Where the records below show a line containing "logic [1:0] ps_m;", start copying; end with the line containing "the scratch registers.", and copy it too.

## Items from a dataset
Segment Open

<file path="src/bcr_regs.svh">
// Register offsets, field positions and timing figures of the buck
// configuration and backup register bank.
// Assumes a byte-wide register port with an 8-bit address.
`ifndef BCR_REGS_SVH
`define BCR_REGS_SVH

`define BCR_OFF_SCR_A    8'h00
`define BCR_OFF_SCR_B    8'h01
`define BCR_OFF_SCR_C    8'h02
`define BCR_OFF_SCR_D    8'h03
`define BCR_OFF_A_RUN    8'h04
`define BCR_OFF_A_STBY   8'h05
`define BCR_OFF_A_SLP    8'h06
`define BCR_OFF_A_MODE   8'h07
`define BCR_OFF_A_CONF   8'h08
`define BCR_OFF_B_RUN    8'h09
`define BCR_OFF_B_STBY   8'h0a
`define BCR_OFF_B_SLP    8'h0b
`define BCR_OFF_B_MODE   8'h0c

`define BCR_MASK_VCODE   8'h1f
`define BCR_MASK_MODE    8'h2f
`define BCR_MASK_CONF    8'h7d

`define BCR_VCODE_HI     4
`define BCR_OMODE_BIT    5
`define BCR_SMODE_HI     3
`define BCR_DVS_BIT      6
`define BCR_PHASE_HI     5
`define BCR_PHASE_LO     4
`define BCR_FREQ_HI      3
`define BCR_FREQ_LO      2
`define BCR_ILIM_BIT     0

`define BCR_PS_IN_RUN    2'h0
`define BCR_PS_IN_STBY   2'h1

`define BCR_CLK_NS       20
`define BCR_STEP_FAST_NS 2000
`define BCR_STEP_SLOW_NS 4000
`define BCR_STEP_FAST_CYC (`BCR_STEP_FAST_NS / `BCR_CLK_NS)
`define BCR_STEP_SLOW_CYC (`BCR_STEP_SLOW_NS / `BCR_CLK_NS)

`endif

</file>
<file path="src/bcr_pkg.sv">
// Types of the buck configuration and backup register bank.
// Used together with bcr_regs.svh for offsets and field positions.
package bcr_pkg;

	typedef struct packed {
		logic [7:0] addr;
		logic [7:0] wdata;
		logic       wr;
		logic       rd;
	} bcr_bus_t;

	typedef struct packed {
		logic [7:0] a_run;
		logic [7:0] a_stby;
		logic [7:0] a_slp;
		logic [7:0] a_mode;
		logic [7:0] a_conf;
		logic [7:0] b_run;
		logic [7:0] b_stby;
		logic [7:0] b_slp;
		logic [7:0] b_mode;
	} bcr_cfg_t;

	typedef struct packed {
		logic [4:0] vcode;
		logic       on;
		logic [3:0] mode;
	} bcr_chan_t;

	typedef struct packed {
		logic       step_slow;
		logic [1:0] phase;
		logic [1:0] freq;
		logic       ilim;
	} bcr_conf_t;

	typedef enum logic [1:0] {
		BCR_LD_OTP = 2'b01,
		BCR_LD_RUN = 2'b10
	} bcr_ld_t;

	typedef enum logic [2:0] {
		BCR_PS_RUN   = 3'b001,
		BCR_PS_STBY  = 3'b010,
		BCR_PS_SLEEP = 3'b100
	} bcr_ps_t;

	typedef struct packed {
		bcr_ld_t    ld;
		logic [1:0] ps_m;
		logic [1:0] ps_s;
		bcr_ps_t    ps;
		bcr_cfg_t   cfg;
		logic [7:0] rd;
		logic [4:0] a_v;
		logic [7:0] a_cnt;
		logic [4:0] b_v;
		logic       a_on;
		logic       b_on;
	} bcr_state_t;

endpackage

</file>
<file path="src/bcr_bank.sv">
// Buck channel configuration registers and coin-cell backed scratch
// registers, reached over a simple strobe register port.
// Assumes a byte-wide master that never drives both strobes at once,
// an OTP image that is valid at the first clock edge after rst falls, and a power state
// input that comes from another clock domain.
// Notes on behaviour
// - Four 8-bit scratch registers survive main power loss.
// - Only coin-cell reset clears the scratch registers.
// - Channel A run voltage code in bits 4:0.
// - Channel A standby code applied in standby.
// - Channel A sleep code applied in sleep.
// - Channel B run voltage code in bits 4:0.
// - Channel B standby and sleep codes applied.
// - Buck registers accessible in every power state.
// - Buck registers load defaults from OTP image.
// - Channel A bit 5 picks off or sleep.
// - Channel B bit 5 picks off or sleep.
// - Channel A switching mode from bits 3:0.
// - Channel B switching mode from bits 3:0.
// - Channel A step rate: 2 or 4 us.
// - Channel A bits 5:4 select clock phase.
// - Channel A bits 3:2 select switching frequency.
// - Channel A bit 0 selects current limit.
//
// The strobed register port and the placing of the registers were chosen for this implementation.
`timescale 1ns/1ps
`include "bcr_regs.svh"

module bcr_bank (
	input  wire logic              mclk,
	input  wire logic              rst,
	input  wire logic              coin_cell_por_n,
	input  wire bcr_pkg::bcr_bus_t bus,
	output logic [7:0]             rd_data,
	input  wire bcr_pkg::bcr_cfg_t otp,
	input  wire logic [1:0]        pwr_state_in,
	output bcr_pkg::bcr_chan_t     chan_a,
	output bcr_pkg::bcr_chan_t     chan_b,
	output bcr_pkg::bcr_conf_t     chan_a_conf
);
	import bcr_pkg::*;

	bcr_state_t st_r;
	bcr_state_t st_nxt;
	logic [7:0] scr_r [4];
	logic [7:0] rd_val;
	logic [4:0] tgt_a;
	logic [4:0] tgt_b;
	logic [7:0] step_a;
	logic       scr_hit;

	function automatic logic [7:0] fmask(input logic [7:0] v,
	                                     input logic [7:0] m);
		return v & m;
	endfunction

	function automatic logic [4:0] sel_code(input bcr_ps_t ps,
	                                        input logic [7:0] run,
	                                        input logic [7:0] stby,
	                                        input logic [7:0] slp);
		case (ps)
			BCR_PS_STBY:  return stby[`BCR_VCODE_HI:0];
			BCR_PS_SLEEP: return slp[`BCR_VCODE_HI:0];
			default:      return run[`BCR_VCODE_HI:0];
		endcase
	endfunction

	function automatic bcr_ps_t ps_decode(input logic [1:0] raw);
		case (raw)
			`BCR_PS_IN_RUN:  return BCR_PS_RUN;
			`BCR_PS_IN_STBY: return BCR_PS_STBY;
			default:         return BCR_PS_SLEEP;
		endcase
	endfunction

	function automatic bcr_cfg_t mask_cfg(input bcr_cfg_t c);
		bcr_cfg_t m;
		m        = c;
		m.a_run  = fmask(c.a_run, `BCR_MASK_VCODE);
		m.a_stby = fmask(c.a_stby, `BCR_MASK_VCODE);
		m.a_slp  = fmask(c.a_slp, `BCR_MASK_VCODE);
		m.a_mode = fmask(c.a_mode, `BCR_MASK_MODE);
		m.a_conf = fmask(c.a_conf, `BCR_MASK_CONF);
		m.b_run  = fmask(c.b_run, `BCR_MASK_VCODE);
		m.b_stby = fmask(c.b_stby, `BCR_MASK_VCODE);
		m.b_slp  = fmask(c.b_slp, `BCR_MASK_VCODE);
		m.b_mode = fmask(c.b_mode, `BCR_MASK_MODE);
		return m;
	endfunction

	assign scr_hit = (bus.addr <= `BCR_OFF_SCR_D);

	// Scratch storage sits in the coin-cell domain: the main reset is not
	// wired here, so a main power cycle leaves the contents alone.
	always_ff @(posedge mclk or negedge coin_cell_por_n) begin
		if (!coin_cell_por_n) begin
			for (int i = 0; i < 4; i++) begin
				scr_r[i] <= '0;
			end
		end else if (bus.wr && scr_hit) begin
			scr_r[bus.addr[1:0]] <= bus.wdata;
		end
	end

	always_comb begin
		case (bus.addr)
			`BCR_OFF_SCR_A,
			`BCR_OFF_SCR_B,
			`BCR_OFF_SCR_C,
			`BCR_OFF_SCR_D:  rd_val = scr_r[bus.addr[1:0]];
			`BCR_OFF_A_RUN:  rd_val = st_r.cfg.a_run;
			`BCR_OFF_A_STBY: rd_val = st_r.cfg.a_stby;
			`BCR_OFF_A_SLP:  rd_val = st_r.cfg.a_slp;
			`BCR_OFF_A_MODE: rd_val = st_r.cfg.a_mode;
			`BCR_OFF_A_CONF: rd_val = st_r.cfg.a_conf;
			`BCR_OFF_B_RUN:  rd_val = st_r.cfg.b_run;
			`BCR_OFF_B_STBY: rd_val = st_r.cfg.b_stby;
			`BCR_OFF_B_SLP:  rd_val = st_r.cfg.b_slp;
			`BCR_OFF_B_MODE: rd_val = st_r.cfg.b_mode;
			default:         rd_val = '0;
		endcase
	end

	always_comb begin
		tgt_a = sel_code(st_r.ps, st_r.cfg.a_run, st_r.cfg.a_stby,
		                 st_r.cfg.a_slp);
		tgt_b = sel_code(st_r.ps, st_r.cfg.b_run, st_r.cfg.b_stby,
		                 st_r.cfg.b_slp);
		step_a = st_r.cfg.a_conf[`BCR_DVS_BIT] ?
		         8'(`BCR_STEP_SLOW_CYC - 1) :
		         8'(`BCR_STEP_FAST_CYC - 1);
	end

	always_comb begin
		st_nxt      = st_r;
		st_nxt.ps_m = pwr_state_in;
		st_nxt.ps_s = st_r.ps_m;
		st_nxt.ps   = ps_decode(st_r.ps_s);
		st_nxt.rd   = '0;
		case (st_r.ld)
			BCR_LD_OTP: begin
				// The OTP image is taken once, right after reset release.
				st_nxt.cfg = mask_cfg(otp);
				st_nxt.a_v = otp.a_run[`BCR_VCODE_HI:0];
				st_nxt.b_v = otp.b_run[`BCR_VCODE_HI:0];
				st_nxt.a_cnt = '0;
				st_nxt.ld  = BCR_LD_RUN;
			end
			BCR_LD_RUN: begin
				// No power-state gating on access, by design.
				if (bus.wr) begin
					case (bus.addr)
						`BCR_OFF_A_RUN: st_nxt.cfg.a_run =
							fmask(bus.wdata, `BCR_MASK_VCODE);
						`BCR_OFF_A_STBY: st_nxt.cfg.a_stby =
							fmask(bus.wdata, `BCR_MASK_VCODE);
						`BCR_OFF_A_SLP: st_nxt.cfg.a_slp =
							fmask(bus.wdata, `BCR_MASK_VCODE);
						`BCR_OFF_A_MODE: st_nxt.cfg.a_mode =
							fmask(bus.wdata, `BCR_MASK_MODE);
						`BCR_OFF_A_CONF: st_nxt.cfg.a_conf =
							fmask(bus.wdata, `BCR_MASK_CONF);
						`BCR_OFF_B_RUN: st_nxt.cfg.b_run =
							fmask(bus.wdata, `BCR_MASK_VCODE);
						`BCR_OFF_B_STBY: st_nxt.cfg.b_stby =
							fmask(bus.wdata, `BCR_MASK_VCODE);
						`BCR_OFF_B_SLP: st_nxt.cfg.b_slp =
							fmask(bus.wdata, `BCR_MASK_VCODE);
						`BCR_OFF_B_MODE: st_nxt.cfg.b_mode =
							fmask(bus.wdata, `BCR_MASK_MODE);
						default: st_nxt.cfg = st_r.cfg;
					endcase
				end
				if (bus.rd) begin
					st_nxt.rd = rd_val;
				end
				// Channel A ramps one code per step period so that the
				// output moves at the selected slew; a shortened period
				// after a rate change takes effect at once.
				if (st_r.a_v == tgt_a) begin
					st_nxt.a_cnt = step_a;
				end else if (st_r.a_cnt == '0) begin
					st_nxt.a_v = (st_r.a_v > tgt_a) ?
					             5'(st_r.a_v - 5'h01) :
					             5'(st_r.a_v + 5'h01);
					st_nxt.a_cnt = step_a;
				end else if (st_r.a_cnt > step_a) begin
					st_nxt.a_cnt = step_a;
				end else begin
					st_nxt.a_cnt = 8'(st_r.a_cnt - 8'h01);
				end
				st_nxt.b_v = tgt_b;
			end
			default: st_nxt.ld = BCR_LD_OTP;
		endcase
		st_nxt.a_on = (st_r.ps != BCR_PS_SLEEP) ||
		              st_r.cfg.a_mode[`BCR_OMODE_BIT];
		st_nxt.b_on = (st_r.ps != BCR_PS_SLEEP) ||
		              st_r.cfg.b_mode[`BCR_OMODE_BIT];
	end

	always_ff @(posedge mclk or posedge rst) begin
		if (rst) begin
			st_r    <= '0;
			st_r.ld <= BCR_LD_OTP;
			st_r.ps <= BCR_PS_RUN;
		end else begin
			st_r <= st_nxt;
		end
	end

	assign rd_data           = st_r.rd;
	assign chan_a.vcode      = st_r.a_v;
	assign chan_a.on         = st_r.a_on;
	assign chan_a.mode       = st_r.cfg.a_mode[`BCR_SMODE_HI:0];
	assign chan_b.vcode      = st_r.b_v;
	assign chan_b.on         = st_r.b_on;
	assign chan_b.mode       = st_r.cfg.b_mode[`BCR_SMODE_HI:0];
	assign chan_a_conf.step_slow = st_r.cfg.a_conf[`BCR_DVS_BIT];
	assign chan_a_conf.phase =
		st_r.cfg.a_conf[`BCR_PHASE_HI:`BCR_PHASE_LO];
	assign chan_a_conf.freq  =
		st_r.cfg.a_conf[`BCR_FREQ_HI:`BCR_FREQ_LO];
	assign chan_a_conf.ilim  = st_r.cfg.a_conf[`BCR_ILIM_BIT];
endmodule

</file>
<file path="config.mk">
export PLATFORM = sky130hd
export DESIGN_NAME = bcr_bank
export DESIGN_NICKNAME = d
export VERILOG_FILES = /design/src/bcr_pkg.sv /design/src/bcr_bank.sv
export VERILOG_INCLUDE_DIRS = /design/src
export SDC_FILE = /design/constraint.sdc
export NUM_CORES = 1
export LEC_CHECK = 0
export ABC_CLOCK_PERIOD_IN_PS = 3700
export BUFFER_PORTS_ARGS = -buffer_cell sky130_fd_sc_hd__buf_2
export CAP_MARGIN = 10
export CORE_AREA = 2 2 135 137
export CTS_BUF_LIST = sky130_fd_sc_hd__clkbuf_4 sky130_fd_sc_hd__clkbuf_8
export DETAILED_ROUTE_END_ITERATION = 10
export DIE_AREA = 0 0 137 139
export PLACE_DENSITY = 0.61
export SYNTH_ARGS = -nofsm -noshare
export SYNTH_HDL_FRONTEND = slang
export SYNTH_SLANG_ARGS = --single-unit
</file>
<file path="constraint.sdc">
create_clock -name mclk -period 3.7 [get_ports mclk]
set_input_delay 0.555 -clock mclk [delete_from_list [all_inputs] [get_ports mclk]]
set_output_delay 0.555 -clock mclk [all_outputs]
set_load 0.02 [all_outputs]
</file>
Word-level counts from Yosys, hierarchy flattened

Cells that the tools add are included.

Magnitude comparators: 5
Bitwise logic cells: 1
Add/sub/neg operators: 3
Reductions and logical operators: 19
Mux-type cells: 32
Equal/unequal tests: 31

Operators by type and width:

| cell                  | number |
|---|---|
| $mux W8               | 18 |
| $pmux W72 S2          | 1 |
| $pmux W8 S10          | 1 |
| $mux W72              | 1 |
| $eq A8 B4 Y1 const B  | 5 |
| $pmux W18 S2          | 1 |
| $bwmux W32            | 1 |
| $eq A8 B3 Y1 const B  | 4 |
| $reduce_and A3 Y1     | 10 |
| $pmux W5 S2           | 2 |
| $ne A2 B1 Y1 const B  | 9 |
| $bmux W8 S2           | 1 |
| $demux W8 S2          | 1 |
| $eq A8 B2 Y1 const B  | 2 |
| $logic_not A8 Y1      | 2 |
| $mux W5               | 3 |
| $eq A8 B1 Y1 const B  | 1 |
| $gt A8 B8 Y1          | 1 |
| $le A8 B2 Y1 const B  | 1 |
| $sub A8 B1 Y8 const B | 1 |
| $ne A2 B2 Y1 const B  | 3 |
| $pmux W3 S2           | 1 |
| $add A5 B1 Y5 const B | 1 |
| $eq A5 B5 Y1          | 1 |
| 16 further kinds      | 19 |

Input port bits: 95
Register bits after elaboration: 141
Word-level logic and storage cells: 114
Output and inout port bits: 34

Logic depth before layout (Yosys ltp)

Gate-level depths: netlist of the first run.

Depth in word-level cells: 7
Gate-level depth with buffers: 15
Mapped depth without buffers: 14

Least setup slack after synthesis of the first run

OpenSTA, ideal clock, no wires.

Kind: register to register
From: register st_r[100] in the netlist's numbering
To: register st_r (netlist bit chan_a[9])
Library setup time: 69 ps
Buffers on the path: 1
Cell stages (with the launch flop): 16
Required time: 3,631 ps
Setup slack: 400 ps
Arrival time: 3,232 ps
Cell sequence: dfstp_2 nand2b_1 clkbuf_1 o22ai_1 o21ai_0 o21ai_0 ha_1 nand4_1 or2_2 and2_1 fa_1 nand3_1 nand2_1 and3_1 or3_1 nand3_1

Cells in the longest elaborated chain, start to end: 7

Ends and longest elaborated chain:

| element                                      | RTL line        | text |
|---|---|---|
| from (decl)                                  | bcr_bank.sv:43  | `bcr_state_t st_r;` |
| from (signal assigned)                       | bcr_bank.sv:208 | `st_r <= st_nxt;` |
| $eq A3 B3 Y1 or $eq A3 B2 Y1 (tied branches) | bcr_bank.sv:61  | `case (ps)` |
| $pmux W5 S2 *                                | bcr_bank.sv:61  |  |
| $gt A5 B5 Y1                                 | bcr_bank.sv:183 | `st_nxt.a_v = (st_r.a_v > tgt_a) ?` |
| $mux W5                                      | bcr_bank.sv:183 |  |
| $mux W5                                      | bcr_bank.sv:182 | `end else if (st_r.a_cnt == '0) begin` |
| $mux W5                                      | bcr_bank.sv:180 | `if (st_r.a_v == tgt_a) begin` |
| $pmux W18 S2                                 | bcr_bank.sv:140 | `case (st_r.ld)` |

Every way passes the cells marked *; elsewhere a longest branch is shown, timed or not. The select of a mux whose other input is x is not followed.
A chain may end at the register's enable or synchronous reset.

Final worst setup path of the first run

Ends and elaborated chain as after synthesis.

==> metrics.md, run 1 <==
| Metric | Value |
|---|---|
| Mapped Cells | `623` |
| RSZ-0062 raised after global routing | `false` |
| DRT Pass-1 Iters | `6` |
| Core area | `17660 sq um` |
| Root buffer cell | `clkbuf_8` |
| Post-CTS setup buffer count | `0` |
| DRC viols | `0` |
| Peak VDD IR | `232.0 uV` |
| Fillers | `1684` |
| Routability cong. | `0.9090` |
| R2R Path Start | `st_r[100]` |
| Leakage Power | `0.003515 uW` |
| Slew Limit Fails | `0` |
| Vias in the first global route | `5201` |
| Netlist cell types | `59` |
| Vias per cell | `5.394` |
| Complex-gate fraction of the synthesized area | `14.26%` |
| Reg clk slew, reported paths | `0.07 ns` |
| Total global routing overflow | `0` |
| Setup tns final | `0 ns` |
| FF-to-FF path depth | `14` |
| Reg-to-Reg End | `chan_a[9]` |
| Mux cell area share after synthesis | `20.07%` |
| Achievable Freq | `291.6 MHz` |
| Largest family of logic cells by synthesized area | `multiplexers` |
| Status | `completed` |
| CP Capture Point | `chan_a[9]` |
| Htree depth | `4` |
| GRT Util Overall | `19.33%` |
| Clock Skews | `0.01561 ns` |
| Pwr dens | `512.1 nW/um^2` |
| Worst Path Class, Setup | `reg2reg` |
| Post-synthesis register bit count | `115` |
| Most used flip-flop cell after synthesis | `dfrtp_1` |
| Die width | `137 um` |
| Mapped Avg Cell Area | `10.61 sq um` |
| Final nets | `802` |
| IO Count | `129` |
| Share of cells above drive strength 1 | `35.85%` |
| Final wirelength | `17.62 mm` |
| Max_slew headroom | `31.02%` |
| Yosys warnings | `0` |
| DRT iter0 DRCs | `377` |
| Num CTS Buffers | `17` |
| Simple-Gate Fraction of Synth Area | `9.752%` |
| Rows | `49` |
| Worst EP arrival | `3.82 ns` |
| Hold WC Path Type | `in2async` |
| Worst EP required | `4.09 ns` |
| Post-route ant nets | `0` |
| Clock buffer depth | `2` |
| Critical path capture point type | `flip-flop` |
| Max-cap violations | `0` |
| Initial Util | `37.42%` |
| Largest net degree at the start of global routing | `58` |
| Cts hold-fix bufs | `0` |
| Final setup vio count | `0` |
| Post-synthesis sequential area ratio | `43.59%` |
| Total design power | `3851 uW` |
| Asr flop ratio synth | `100.0%` |
| Die footprint | `19040 sq um` |
| Synthesis-to-finish area growth | `13.82%` |
| PostCTS Resize Cnt | `0` |
| CTS tree | `yes` |
| Worst Setup SP | `st_r[100]` |
| Xor/xnor share of the synthesized area | `0.2651%` |
| Flop2flop setup slack | `0.27 ns` |
| Clock Sinks | `115` |
| Post-synth EDFFs | `0` |
| Startpoint Class | `flip-flop` |
| Vias | `5027` |
| Crit path max fanout | `6` |
| Period minus WS final | `3.429 ns` |
| Antenna violations before repair | `0` |
| First-pass GRT wire length | `27.92 mm` |
| DR WL/cell | `18.90 um` |
| Period utilisation layout | `92.67%` |
| Worst-Margin Slew | `1.034 ns` |
| Syn Nets | `735` |
| Fin. Hold Viols | `0` |
| Post-Synth Adder-Cell Area | `3.333%` |
| I/O Buffers | `102` |
| Vert. Die Dim | `139 um` |
| Detailed placer's ending HPWL | `12.95 mm` |
| Clk Latency, worst-skew pair | `0.46 ns` |
| Netlist Area Pre-Place | `6608 sq um` |
| Ant. Diodes | `0` |
layout make-up:
class                           instances  area, sq um  share of cell area (%)
Clock buffer                           23        297.8                   3.959
Multi-Input combinational cell        392         3158                   41.99
Timing Repair Buffer                  109        563.0                   7.486
Tap cell                              229        286.5                   3.810
Inverter                               55        207.7                   2.762
Clock inverter                          9        127.6                   1.697
Sequential cell                       115         2880                   38.30
state kept, by name, summed over array words and instances, names as in the netlist:
name / cells
chan_a: 10
chan_a_conf: 6
chan_b: 10
rd_data: 8
scr_r: 32
st_nxt: 2
st_r: 47
per-layer routing:
metal  track usage (%)  routed length (um)  vias to the layer above
met4             7.759                 412                        0
met5                 0                   0                        -
li1                  -                   -                     2345
met3             4.313                1041                       31
met1             26.33                7968                     2484
met2             29.80                8195                      167
cells by family (layout without fill, tap and decap cells):
kind of cell	count (synthesis)	after routing
muxes	104	104
adders and majority gates	17	17
AOI/OAI and AO/OA	153	153
DFF	115	115
buffers and inverters	116	196
xor gates and xnor gates	2	2
and+or+nand+nor	116	116
worst min-delay path by stage:
stage,from,endpoint
floorplan,coin_cell_por_n,scr_r[0]
global placement,st_nxt[104],st_r[104]
global route,coin_cell_por_n,scr_r[27]
CTS,coin_cell_por_n,scr_r[27]
detailed placement,st_nxt[104],st_r[104]
finish,coin_cell_por_n,scr_r[7]
critical path, cell delays in order, from the launching register on:
cell	delay (ns)
dfstp_2	0.58
nand2b_2	0.20
o22ai_1	0.10
o21ai_0	0.18
o21ai_0	0.12
ha_1	0.31
nand4_1	0.12
or2_2	0.35
and2_1	0.22
ha_1	0.35
a21oi_1	0.16
nand2_1	0.09
and3_1	0.18
or3_1	0.35
nand3_1	0.09
stage by stage:
stage | instance area [sq um] | worst slack [ns] | cells | utilization [%] | hold WS [ns]
finish | 7521 | 0.2711 | 932 | 42.60 | 0.1419
global route | 7521 | 0.01952 | 932 | 42.60 | 0.1893
CTS | 7516 | 0.2368 | 932 | 42.57 | 0.1427
detailed placement | 7091 | 0.2567 | 900 | 40.16 | 0.3362
global placement | 7091 | 0.3357 | 900 | 40.16 | 0.3371
floorplan | 6608 | 0.3996 | 623 | - | 0.2594
where the power goes:
group | internal, uW | leakage [uW] | switching (uW)
Combinational | 476 | 0.00187 | 552
Clock | 739 | 0.000224 | 519
Sequential | 1400 | 0.00142 | 169
Total | 2610 | 0.00352 | 1240
cell usage after synthesis, drive strengths merged, types with 4 or more instances:
| cell | n | area, sq um |
|---|---|---|
| a21oi | 18 | 93.84 |
| mux2i | 11 | 110.1 |
| nand3 | 5 | 25.02 |
| nor3 | 7 | 57.55 |
| dfrtp | 113 | 2828 |
| a21o | 4 | 30.03 |
| nand2 | 39 | 146.4 |
| a21boi | 6 | 45.04 |
| inv | 53 | 198.9 |
| a22oi | 6 | 45.04 |
| clkbuf | 17 | 63.81 |
| ha | 16 | 200.2 |
| nand2b | 11 | 68.82 |
| mux4 | 15 | 337.8 |
| buf | 44 | 306.5 |
| o21ai | 71 | 355.3 |
| nor2b | 9 | 56.30 |
| nor2 | 24 | 127.6 |
| mux2 | 78 | 878.3 |
| o22ai | 11 | 68.82 |
| o221ai | 7 | 61.31 |
| or3 | 4 | 25.02 |
| a31oi | 6 | 37.54 |
cell usage in the layout (no fill, tap or decap), types with 3 or more instances in the layout:
cell type,instances
a211oi_1,3
a21boi_0,6
a21o_1,4
a21oi_1,17
a221oi_1,3
a22oi_1,6
a31oi_1,6
buf_2,102
buf_4,7
bufinv_16,3
clkbuf_4,3
clkbuf_8,20
clkinv_2,5
dfrtp_1,113
ha_1,15
inv_1,52
mux2_2,76
mux2i_1,11
mux4_2,15
nand2_1,39
nand2b_1,10
nand3_1,5
nand4_1,3
nor2_1,19
nor2_4,5
nor2b_1,9
nor3_1,5
o211ai_1,3
o21a_1,3
o21ai_0,68
o21ai_1,3
o221ai_1,7
o22ai_1,11
or3_1,4
Power figures use the tool's default switching activity.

Segment Closed

## TASK RESPONSE
		logic [1:0] ps_m;
		logic [1:0] ps_s;
		bcr_ps_t    ps;
		bcr_cfg_t   cfg;
		logic [7:0] rd;
		logic [4:0] a_v;
		logic [7:0] a_cnt;
		logic [4:0] b_v;
		logic       a_on;
		logic       b_on;
	} bcr_state_t;

endpackage

</file>
<file path="src/bcr_bank.sv">
// Buck channel configuration registers and coin-cell backed scratch
// registers, reached over a simple strobe register port.
// Assumes a byte-wide master that never drives both strobes at once,
// an OTP image that is valid at the first clock edge after rst falls, and a power state
// input that comes from another clock domain.
// Notes on behaviour
// - Four 8-bit scratch registers survive main power loss.
// - Only coin-cell reset clears the scratch registers.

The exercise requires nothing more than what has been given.